<file path="src/rtl/mapa_pkg.sv">
// -----------------------------------------------------------------------------
// mapa_pkg
// Shared definitions for the 7x5 LED matrix path (glyph decoder and scanner):
//   NUM_ROWS / NUM_COLS / MAP_W : matrix geometry and width of the glyph map
//   ROW_W / CNT_W               : row index and phase counter widths
//   scan_state_e                : scan FSM states (IDLE / BLANK / DRIVE)
//   row_slice()                 : column bits of one row out of a 35-bit map
//   row_select()                : active-low row pin vector for one row index
// -----------------------------------------------------------------------------
package mapa_pkg;

    localparam int NUM_ROWS = 7;
    localparam int NUM_COLS = 5;
    localparam int MAP_W    = NUM_ROWS * NUM_COLS;
    localparam int ROW_W    = 3;
    // Wide enough for 2**16 - 1 dwell cycles and up to 255 blank cycles.
    localparam int CNT_W    = 16;

    localparam logic [ROW_W-1:0] LAST_ROW = 3'd6;

    typedef enum logic [1:0] {
        IDLE  = 2'd0,
        BLANK = 2'd1,
        DRIVE = 2'd2
    } scan_state_e;

    // Columns of row r live at map bits r*5 .. r*5+4; an out-of-range row
    // index yields an all-off row rather than garbage.
    function automatic logic [NUM_COLS-1:0] row_slice(
        input logic [MAP_W-1:0] map,
        input logic [ROW_W-1:0] row
    );
        logic [NUM_COLS-1:0] s;
        case (row)
            3'd0:    s = map[4:0];
            3'd1:    s = map[9:5];
            3'd2:    s = map[14:10];
            3'd3:    s = map[19:15];
            3'd4:    s = map[24:20];
            3'd5:    s = map[29:25];
            3'd6:    s = map[34:30];
            default: s = {NUM_COLS{1'b0}};
        endcase
        return s;
    endfunction

    // Exactly one pin low for a legal row; an illegal index keeps all rows off.
    function automatic logic [NUM_ROWS-1:0] row_select(
        input logic [ROW_W-1:0] row
    );
        logic [NUM_ROWS-1:0] s;
        case (row)
            3'd0:    s = 7'b111_1110;
            3'd1:    s = 7'b111_1101;
            3'd2:    s = 7'b111_1011;
            3'd3:    s = 7'b111_0111;
            3'd4:    s = 7'b110_1111;
            3'd5:    s = 7'b101_1111;
            3'd6:    s = 7'b011_1111;
            default: s = 7'b111_1111;
        endcase
        return s;
    endfunction

endpackage

</file>
<file path="src/rtl/scan_timer.sv">
// -----------------------------------------------------------------------------
// scan_timer
// Phase counter for the matrix scanner. Counts cycles since the current
// BLANK or DRIVE phase began; restart=1 zeroes it for the next cycle.
//   clk, rst_n   : clock, asynchronous active-low reset
//   restart      : 1 = next cycle is phase cycle 0
//   cnt          : cycles elapsed in the current phase (dwell_cnt in DRIVE)
//   blank_done   : cnt is the last BLANK cycle (BLANK_CYC - 1)
//   dwell_done   : cnt is the last DRIVE cycle (2**DWELL_LOG2 - 1)
// All outputs are registered: the flags are computed from the next count.
// -----------------------------------------------------------------------------
module scan_timer
    import mapa_pkg::*;
#(
    parameter int DWELL_LOG2 = 8,
    parameter int BLANK_CYC  = 4
) (
    input  logic             clk,
    input  logic             rst_n,
    input  logic             restart,
    output logic [CNT_W-1:0] cnt,
    output logic             blank_done,
    output logic             dwell_done
);

    localparam logic [CNT_W-1:0] BLANK_LAST = CNT_W'(BLANK_CYC - 1);
    localparam logic [CNT_W-1:0] DWELL_LAST = CNT_W'((2 ** DWELL_LOG2) - 1);
    localparam logic [CNT_W-1:0] CNT_MAX    = {CNT_W{1'b1}};

    logic [CNT_W-1:0] cnt_r;
    logic [CNT_W-1:0] cnt_nxt_s;
    logic             blank_done_r;
    logic             dwell_done_r;

    // Next count: restart to zero, otherwise count up, saturating so a stuck
    // phase can never wrap back into a terminal value.
    always_comb begin
        cnt_nxt_s = cnt_r;
        if (restart) begin
            cnt_nxt_s = {CNT_W{1'b0}};
        end else if (cnt_r != CNT_MAX) begin
            cnt_nxt_s = cnt_r + CNT_W'(1);
        end else begin
            cnt_nxt_s = cnt_r;
        end
    end

    // Counter and terminal-count flags, all decoded from the next count.
    always_ff @(posedge clk or negedge rst_n) begin
        if (!rst_n) begin
            cnt_r        <= {CNT_W{1'b0}};
            blank_done_r <= (BLANK_LAST == {CNT_W{1'b0}});
            dwell_done_r <= 1'b0;
        end else begin
            cnt_r        <= cnt_nxt_s;
            blank_done_r <= (cnt_nxt_s == BLANK_LAST);
            dwell_done_r <= (cnt_nxt_s == DWELL_LAST);
        end
    end

    assign cnt        = cnt_r;
    assign blank_done = blank_done_r;
    assign dwell_done = dwell_done_r;

endmodule

</file>
<file path="src/rtl/matrix_scan.sv">
// -----------------------------------------------------------------------------
// matrix_scan
// Row-multiplexed driver for the 7x5 LED dot matrix. Latches the glyph map
// once per frame, then scans rows 0..6, each preceded by an all-off gap.
//   clk, rst_n   : clock, asynchronous active-low reset
//   en           : 1 = scan, 0 = dark and restart from row 0
//   pattern      : 35-bit map, bit r*5+c = row r, column c
//   row_n        : active-low row select (at most one bit low)
//   col          : active-high column drive for the selected row
//   frame_start  : one-cycle pulse in the first BLANK cycle of row 0
//   duty         : brightness 0..15 (only with MATRIX_DIM_EN)
// Build option: define MATRIX_DIM_EN to add the duty port and PWM dimming
// of the columns within each row's DRIVE time.
// Row period = BLANK_CYC + 2**DWELL_LOG2 cycles; frame = 7 row periods.
// -----------------------------------------------------------------------------
module matrix_scan
    import mapa_pkg::*;
#(
    parameter int DWELL_LOG2 = 8,
    parameter int BLANK_CYC  = 4
) (
    input  logic                clk,
    input  logic                rst_n,
    input  logic                en,
    input  logic [MAP_W-1:0]    pattern,
    output logic [NUM_ROWS-1:0] row_n,
    output logic [NUM_COLS-1:0] col,
`ifdef MATRIX_DIM_EN
    output logic                frame_start,
    input  logic [3:0]          duty
`else
    output logic                frame_start
`endif
);

    localparam logic [NUM_ROWS-1:0] ROWS_OFF = 7'h7F;
    localparam logic [NUM_COLS-1:0] COLS_OFF = 5'h00;

    scan_state_e         state_r;
    logic [ROW_W-1:0]    row_r;
    logic [MAP_W-1:0]    latch_r;
    logic [NUM_ROWS-1:0] row_n_r;
    logic [NUM_COLS-1:0] col_r;
    logic                frame_start_r;

    logic [CNT_W-1:0]    dwell_cnt_s;
    logic [CNT_W-1:0]    dwell_nxt_s;
    logic [3:0]          dim_idx_s;
    logic [3:0]          duty_s;
    logic                dim_on_s;
    logic                blank_done_s;
    logic                dwell_done_s;
    logic                restart_s;

    scan_timer #(
        .DWELL_LOG2 (DWELL_LOG2),
        .BLANK_CYC  (BLANK_CYC)
    ) u_timer (
        .clk        (clk),
        .rst_n      (rst_n),
        .restart    (restart_s),
        .cnt        (dwell_cnt_s),
        .blank_done (blank_done_s),
        .dwell_done (dwell_done_s)
    );

    // Phase counter restarts whenever a phase ends or the scanner is idle.
    always_comb begin
        restart_s = 1'b1;
        if (!en) begin
            restart_s = 1'b1;
        end else begin
            case (state_r)
                IDLE:    restart_s = 1'b1;
                BLANK:   restart_s = blank_done_s;
                DRIVE:   restart_s = dwell_done_s;
                default: restart_s = 1'b1;
            endcase
        end
    end

    // Dimming gate for the next DRIVE cycle. Without the dimming build the
    // duty is pinned to full so the columns stay on for the whole dwell.
    always_comb begin
`ifdef MATRIX_DIM_EN
        duty_s = duty;
`else
        duty_s = 4'hF;
`endif
        dwell_nxt_s = dwell_cnt_s + CNT_W'(1);
        // Top four bits of the dwell count: 16 equal slices of the on-time.
        dim_idx_s   = 4'(dwell_nxt_s >> (DWELL_LOG2 - 4));
        dim_on_s    = (dim_idx_s <= duty_s);
    end

    // Scan FSM with registered pin outputs: each transition also sets the
    // pin values for the cycle it enters, so pins and state stay aligned.
    always_ff @(posedge clk or negedge rst_n) begin
        if (!rst_n) begin
            state_r       <= IDLE;
            row_r         <= 3'd0;
            latch_r       <= {MAP_W{1'b0}};
            row_n_r       <= ROWS_OFF;
            col_r         <= COLS_OFF;
            frame_start_r <= 1'b0;
        end else if (!en) begin
            state_r       <= IDLE;
            row_r         <= 3'd0;
            row_n_r       <= ROWS_OFF;
            col_r         <= COLS_OFF;
            frame_start_r <= 1'b0;
        end else begin
            case (state_r)
                IDLE: begin
                    state_r       <= BLANK;
                    row_r         <= 3'd0;
                    latch_r       <= pattern;
                    row_n_r       <= ROWS_OFF;
                    col_r         <= COLS_OFF;
                    frame_start_r <= 1'b1;
                end
                BLANK: begin
                    frame_start_r <= 1'b0;
                    if (blank_done_s) begin
                        // First dwell slice is always lit (index 0 <= any duty).
                        state_r <= DRIVE;
                        row_n_r <= row_select(row_r);
                        col_r   <= row_slice(latch_r, row_r);
                    end else begin
                        row_n_r <= ROWS_OFF;
                        col_r   <= COLS_OFF;
                    end
                end
                DRIVE: begin
                    if (dwell_done_s) begin
                        // Rows go dark together with the columns: no ghosting.
                        state_r <= BLANK;
                        row_n_r <= ROWS_OFF;
                        col_r   <= COLS_OFF;
                        if (row_r == LAST_ROW) begin
                            row_r         <= 3'd0;
                            latch_r       <= pattern;
                            frame_start_r <= 1'b1;
                        end else begin
                            row_r         <= row_r + 3'd1;
                            frame_start_r <= 1'b0;
                        end
                    end else begin
                        frame_start_r <= 1'b0;
                        row_n_r       <= row_select(row_r);
                        col_r         <= dim_on_s ? row_slice(latch_r, row_r) : COLS_OFF;
                    end
                end
                default: begin
                    state_r       <= IDLE;
                    row_r         <= 3'd0;
                    row_n_r       <= ROWS_OFF;
                    col_r         <= COLS_OFF;
                    frame_start_r <= 1'b0;
                end
            endcase
        end
    end

    assign row_n       = row_n_r;
    assign col         = col_r;
    assign frame_start = frame_start_r;

endmodule

</file>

- **Work instruction**:
Only lines that contain the string "from" count; pick each one out of the records and copy it.

- **Response**:
// All outputs are registered: the flags are computed from the next count.
    // Counter and terminal-count flags, all decoded from the next count.
//   en           : 1 = scan, 0 = dark and restart from row 0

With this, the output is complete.